Innovative character
The first innovation of Revulving is to offer a mediation toolkit in a field where scarcely anything has been designed for the general public. Teachers interviewed have voiced frustration from the lack of available tools to support captivating and non-moralizing sexual education courses. More generally, women interviewed explained suffering from the lack of explanations when consulting a health professional.

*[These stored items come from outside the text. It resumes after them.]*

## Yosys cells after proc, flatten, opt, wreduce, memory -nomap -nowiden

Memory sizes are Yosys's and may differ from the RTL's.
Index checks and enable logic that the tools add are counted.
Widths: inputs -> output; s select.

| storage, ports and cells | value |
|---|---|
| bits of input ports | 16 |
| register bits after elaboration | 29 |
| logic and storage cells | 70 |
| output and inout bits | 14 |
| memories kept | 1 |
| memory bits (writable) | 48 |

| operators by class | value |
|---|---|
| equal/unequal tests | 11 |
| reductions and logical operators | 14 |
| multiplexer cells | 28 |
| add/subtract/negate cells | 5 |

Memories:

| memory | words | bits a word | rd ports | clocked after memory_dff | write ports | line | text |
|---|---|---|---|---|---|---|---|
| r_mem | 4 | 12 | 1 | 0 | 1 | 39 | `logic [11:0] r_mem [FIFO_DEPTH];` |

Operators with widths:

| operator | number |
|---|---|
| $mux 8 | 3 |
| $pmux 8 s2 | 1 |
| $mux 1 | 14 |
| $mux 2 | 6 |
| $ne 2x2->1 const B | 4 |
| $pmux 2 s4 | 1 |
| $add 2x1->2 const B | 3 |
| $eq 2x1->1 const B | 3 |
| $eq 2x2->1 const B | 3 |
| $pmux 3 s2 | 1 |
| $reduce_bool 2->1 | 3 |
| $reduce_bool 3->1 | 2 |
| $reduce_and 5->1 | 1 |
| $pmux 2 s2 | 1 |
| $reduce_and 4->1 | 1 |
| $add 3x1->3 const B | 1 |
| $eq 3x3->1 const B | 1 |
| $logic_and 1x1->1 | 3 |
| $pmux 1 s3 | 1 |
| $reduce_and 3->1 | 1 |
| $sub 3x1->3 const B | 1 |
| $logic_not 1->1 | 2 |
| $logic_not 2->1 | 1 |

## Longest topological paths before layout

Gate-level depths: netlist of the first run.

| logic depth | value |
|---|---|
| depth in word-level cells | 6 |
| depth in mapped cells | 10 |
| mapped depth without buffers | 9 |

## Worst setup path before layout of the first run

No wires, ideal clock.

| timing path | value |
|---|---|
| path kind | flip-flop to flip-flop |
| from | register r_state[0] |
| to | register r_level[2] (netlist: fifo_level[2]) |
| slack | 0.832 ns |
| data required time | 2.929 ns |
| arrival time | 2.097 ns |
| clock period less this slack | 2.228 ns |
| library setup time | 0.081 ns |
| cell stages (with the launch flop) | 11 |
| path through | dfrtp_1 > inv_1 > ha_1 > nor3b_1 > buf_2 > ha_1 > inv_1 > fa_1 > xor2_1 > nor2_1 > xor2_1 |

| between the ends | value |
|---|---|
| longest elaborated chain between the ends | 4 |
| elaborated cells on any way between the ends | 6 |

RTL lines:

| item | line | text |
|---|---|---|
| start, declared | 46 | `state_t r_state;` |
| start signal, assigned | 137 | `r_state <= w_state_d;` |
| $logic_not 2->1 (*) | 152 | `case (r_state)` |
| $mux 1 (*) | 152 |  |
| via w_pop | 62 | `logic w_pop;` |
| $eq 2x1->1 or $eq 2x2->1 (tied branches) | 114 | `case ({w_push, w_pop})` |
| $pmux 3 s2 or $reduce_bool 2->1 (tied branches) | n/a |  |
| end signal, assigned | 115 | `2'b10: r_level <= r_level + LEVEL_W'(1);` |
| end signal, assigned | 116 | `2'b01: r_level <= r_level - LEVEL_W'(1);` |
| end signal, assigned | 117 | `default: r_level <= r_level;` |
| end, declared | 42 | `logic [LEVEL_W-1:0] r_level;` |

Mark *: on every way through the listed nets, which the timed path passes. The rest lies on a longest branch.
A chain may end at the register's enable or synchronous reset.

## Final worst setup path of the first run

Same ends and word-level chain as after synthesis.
### src/rtl/reg_status_file.sv
// Register status file: architectural data plus ROB producer tags.
// Three lookup ports with same-cycle commit bypass and a busy counter.
module reg_status_file #(
    parameter int REG_W  = 5,
    parameter int DATA_W = 32,
    parameter int TAG_W  = 4
) (
    input  logic              clk,
    input  logic              rst,
    input  logic              rename_en,
    input  logic [REG_W-1:0]  rename_reg,
    input  logic [TAG_W-1:0]  rename_tag,
    input  logic              commit_en,
    input  logic [REG_W-1:0]  commit_reg,
    input  logic [DATA_W-1:0] commit_data,
    input  logic [TAG_W-1:0]  commit_tag,
    input  logic              flush,
    input  logic [REG_W-1:0]  rd_reg1,
    input  logic [REG_W-1:0]  rd_reg2,
    input  logic [REG_W-1:0]  rd_regd,
    output logic [DATA_W-1:0] rd_data1,
    output logic [DATA_W-1:0] rd_data2,
    output logic [DATA_W-1:0] rd_datad,
    output logic [TAG_W-1:0]  rd_tag1,
    output logic [TAG_W-1:0]  rd_tag2,
    output logic [TAG_W-1:0]  rd_tagd,
    output logic [REG_W:0]    busy_count
);

    localparam int NREG = 1 << REG_W;
    localparam int BW   = REG_W + 1;
    localparam logic [TAG_W-1:0] TAG_FREE =
        {1'b1, {(TAG_W-1){1'b0}}};

    logic [DATA_W-1:0] data_q [NREG];
    logic [TAG_W-1:0]  tag_q  [NREG];

    logic [REG_W-1:0]  lk_reg  [3];
    logic [DATA_W-1:0] lk_data [3];
    logic [TAG_W-1:0]  lk_tag  [3];

    assign lk_reg[0] = rd_reg1;
    assign lk_reg[1] = rd_reg2;
    assign lk_reg[2] = rd_regd;

    assign rd_data1 = lk_data[0];
    assign rd_data2 = lk_data[1];
    assign rd_datad = lk_data[2];
    assign rd_tag1  = lk_tag[0];
    assign rd_tag2  = lk_tag[1];
    assign rd_tagd  = lk_tag[2];

    // A retiring producer is visible to the decoder in the same cycle.
    always_comb begin
        for (int p = 0; p < 3; p++) begin
            lk_data[p] = data_q[lk_reg[p]];
            lk_tag[p]  = tag_q[lk_reg[p]];
            if (!rst || lk_reg[p] == '0) begin
                lk_data[p] = '0;
                lk_tag[p]  = TAG_FREE;
            end else if (commit_en
                         && commit_reg == lk_reg[p]
                         && tag_q[lk_reg[p]] == commit_tag) begin
                lk_data[p] = commit_data;
                lk_tag[p]  = TAG_FREE;
            end
        end
    end

    logic rename_ok;
    logic commit_ok;
    logic rel_ok;
    logic new_busy;

    assign rename_ok = rename_en && rename_reg != '0 && !flush;
    assign commit_ok = commit_en && commit_reg != '0;

    // A same-cycle rename of the retiring register keeps it busy.
    assign rel_ok = commit_ok
                 && tag_q[commit_reg] == commit_tag
                 && commit_tag != TAG_FREE
                 && !(rename_ok && rename_reg == commit_reg);

    assign new_busy = rename_ok
                   && tag_q[rename_reg] == TAG_FREE;

    always_ff @(posedge clk or negedge rst) begin
        if (!rst) begin
            for (int i = 0; i < NREG; i++) begin
                data_q[i] <= '0;
                tag_q[i]  <= TAG_FREE;
            end
            busy_count <= '0;
        end else begin
            if (commit_ok)
                data_q[commit_reg] <= commit_data;
            if (flush) begin
                for (int i = 0; i < NREG; i++)
                    tag_q[i] <= TAG_FREE;
                busy_count <= '0;
            end else begin
                if (rel_ok)
                    tag_q[commit_reg] <= TAG_FREE;
                if (rename_ok)
                    tag_q[rename_reg] <= rename_tag;
                busy_count <= busy_count
                            + BW'(new_busy)
                            - BW'(rel_ok);
            end
        end
    end

endmodule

To allow for a broader distribution the kit will be packaged in 2 formats:
- a ready-made educational package, handmade in France, which most doctors and teachers prefer
- free, open source blueprints to make your own kit at a lesser cost, anywhere in the world. This kit is easily replicable with recovered items and sewn elements.
Currently, for want of a better alternative, sexual education practicians are using anatomical figures or sextoys as teaching tools. Both are unappropriate. Current anatomical objects have been thought as a means to teach the subject to future health professionals. They have been designed to look like real bodies and real organs. Visually, they are showing too many details, are more complicated to understand for the general public and can generate discomfort among audiences.

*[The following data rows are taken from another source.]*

## src/rtl/z16_pkg.sv

```systemverilog
// Shared encodings for the Z16 data-memory arbiter: FSM states, grant IDs,
// default widths and the 2-way round-robin pick function.
package z16_pkg;

    localparam int Z16_AW = 16;
    localparam int Z16_DW = 16;

    localparam logic [1:0] ST_IDLE    = 2'd0;
    localparam logic [1:0] ST_ACCESS  = 2'd1;
    localparam logic [1:0] ST_CAPTURE = 2'd2;

    localparam logic GNT_CPU  = 1'b0;
    localparam logic GNT_HOST = 1'b1;

    // On contention the side that was not granted last wins.
    function automatic logic rr_pick(input logic elig_cpu, input logic elig_host,
                                     input logic last_grant);
        if (elig_cpu && elig_host) begin
            return ~last_grant;
        end
        if (elig_host) begin
            return GNT_HOST;
        end
        return GNT_CPU;
    endfunction

endpackage

```

## src/rtl/z16_rr_arb2.sv

```systemverilog
// Two-way round-robin arbiter: combinational pick plus a registered
// last-grant pointer that moves only when a grant is actually taken.
module z16_rr_arb2
    import z16_pkg::*;
#(
    parameter bit P_HOST_FIRST = 1'b1
)
(
    input  logic i_clk,
    input  logic i_rst,
    input  logic elig_cpu,
    input  logic elig_host,
    input  logic advance,
    output logic grant,
    output logic grant_valid
);

    logic last_grant_reg;

    always_comb begin
        grant_valid = elig_cpu | elig_host;
        grant       = rr_pick(elig_cpu, elig_host, last_grant_reg);
    end

    // Pointing at the opposite side makes the preferred side win first.
    always_ff @(posedge i_clk) begin
        if (i_rst) begin
            last_grant_reg <= P_HOST_FIRST ? GNT_CPU : GNT_HOST;
        end else if (advance && grant_valid) begin
            last_grant_reg <= grant;
        end
    end

endmodule

```

## src/rtl/z16_dmem_arbiter.sv

```systemverilog
// Shares the single synchronous-read Z16 data memory port between the CPU
// load/store path and the host loader; one access every three cycles.
module z16_dmem_arbiter
    import z16_pkg::*;
#(
    parameter int P_AW         = Z16_AW,
    parameter int P_DW         = Z16_DW,
    parameter bit P_HOST_FIRST = 1'b1
)
(
    input  logic            i_clk,
    input  logic            i_rst,
    input  logic            i_cpu_req,
    input  logic            i_cpu_wen,
    input  logic [P_AW-1:0] i_cpu_addr,
    input  logic [P_DW-1:0] i_cpu_wdata,
    output logic            o_cpu_ack,
    output logic [P_DW-1:0] o_cpu_rdata,
    input  logic            i_host_req,
    input  logic            i_host_wen,
    input  logic [P_AW-1:0] i_host_addr,
    input  logic [P_DW-1:0] i_host_wdata,
    output logic            o_host_ack,
    output logic [P_DW-1:0] o_host_rdata,
    output logic [P_AW-1:0] o_mem_addr,
    output logic            o_mem_wen,
    output logic [P_DW-1:0] o_mem_wdata,
    input  logic [P_DW-1:0] i_mem_rdata,
    output logic            o_busy
);

    logic [1:0]      state_reg;
    logic [1:0]      state_next;
    logic            gnt_id_reg;
    logic            wen_reg;
    logic [P_AW-1:0] addr_reg;
    logic [P_DW-1:0] wdata_reg;

    logic [1:0]      req_vec;
    logic [1:0]      wen_vec;
    logic [P_AW-1:0] addr_vec  [2];
    logic [P_DW-1:0] wdata_vec [2];
    logic [1:0]      ack_vec;
    logic [P_DW-1:0] rdata_vec [2];
    logic [1:0]      elig;
    logic            grant;
    logic            grant_valid;
    logic            in_idle;

    assign req_vec[GNT_CPU]    = i_cpu_req;
    assign req_vec[GNT_HOST]   = i_host_req;
    assign wen_vec[GNT_CPU]    = i_cpu_wen;
    assign wen_vec[GNT_HOST]   = i_host_wen;
    assign addr_vec[GNT_CPU]   = i_cpu_addr;
    assign addr_vec[GNT_HOST]  = i_host_addr;
    assign wdata_vec[GNT_CPU]  = i_cpu_wdata;
    assign wdata_vec[GNT_HOST] = i_host_wdata;

    // A side whose ack is showing is still lowering req; skip it this cycle.
    assign elig    = req_vec & ~ack_vec;
    assign in_idle = (state_reg == ST_IDLE);

    z16_rr_arb2 #(
        .P_HOST_FIRST (P_HOST_FIRST)
    ) u_rr_arb2 (
        .i_clk       (i_clk),
        .i_rst       (i_rst),
        .elig_cpu    (elig[GNT_CPU]),
        .elig_host   (elig[GNT_HOST]),
        .advance     (in_idle),
        .grant       (grant),
        .grant_valid (grant_valid)
    );

    always_comb begin
        state_next = state_reg;
        case (state_reg)
            ST_IDLE:    if (grant_valid) state_next = ST_ACCESS;
            ST_ACCESS:  state_next = ST_CAPTURE;
            ST_CAPTURE: state_next = ST_IDLE;
            default:    state_next = ST_IDLE;
        endcase
    end

    always_ff @(posedge i_clk) begin
        if (i_rst) begin
            state_reg  <= ST_IDLE;
            gnt_id_reg <= GNT_CPU;
            wen_reg    <= 1'b0;
            addr_reg   <= '0;
            wdata_reg  <= '0;
        end else begin
            state_reg <= state_next;
            if (in_idle && grant_valid) begin
                gnt_id_reg <= grant;
                wen_reg    <= wen_vec[grant];
                addr_reg   <= addr_vec[grant];
                wdata_reg  <= wdata_vec[grant];
            end
        end
    end

    // Per-requester completion: ack pulse and read-data holding register.
    for (genvar gi = 0; gi < 2; gi++) begin : g_port
        logic            capture_hit;
        logic            ack_reg;
        logic [P_DW-1:0] rdata_reg;
        logic            wait_reg;

        assign capture_hit = (state_reg == ST_CAPTURE) && (gnt_id_reg == 1'(gi));

        always_ff @(posedge i_clk) begin
            if (i_rst) begin
                ack_reg   <= 1'b0;
                rdata_reg <= '0;
                wait_reg  <= 1'b0;
            end else begin
                ack_reg  <= capture_hit;
                wait_reg <= req_vec[gi] & ~ack_reg;
                if (capture_hit && !wen_reg) begin
                    rdata_reg <= i_mem_rdata;
                end
            end
        end

        assign ack_vec[gi]   = ack_reg;
        assign rdata_vec[gi] = rdata_reg;

        a_req_held: assert property (@(posedge i_clk) disable iff (i_rst)
                                     (wait_reg && !ack_reg) |-> req_vec[gi]);
    end

    assign o_cpu_ack    = ack_vec[GNT_CPU];
    assign o_host_ack   = ack_vec[GNT_HOST];
    assign o_cpu_rdata  = rdata_vec[GNT_CPU];
    assign o_host_rdata = rdata_vec[GNT_HOST];

    // Gating with reset keeps a write from landing in the reset cycle.
    assign o_mem_addr  = addr_reg;
    assign o_mem_wdata = wdata_reg;
    assign o_mem_wen   = (state_reg == ST_ACCESS) & wen_reg & ~i_rst;
    assign o_busy      = ~in_idle;

endmodule
```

As for sextoys, they are visually aiming at displaying performance, play and technique. Using them as an educational tool can generate exclusion, inhibitions and complexes.
The Revulving kit is also innovative because it reveals organs which have been deliberately unshown, hidden or mis-represented for centuries as a counter-shape to male genitalia. Revulving was born in march 2017, and is clearly in line with the grievances of the Metoo movement. It isn’t easy to talk about sexual aggression or harassment. To a lesser extent, it’s also not easy to pronounce the words vulva, vagina, clitoris, menstruation, vaginal discharge… Yet it is the daily life of more than half of the world’s population.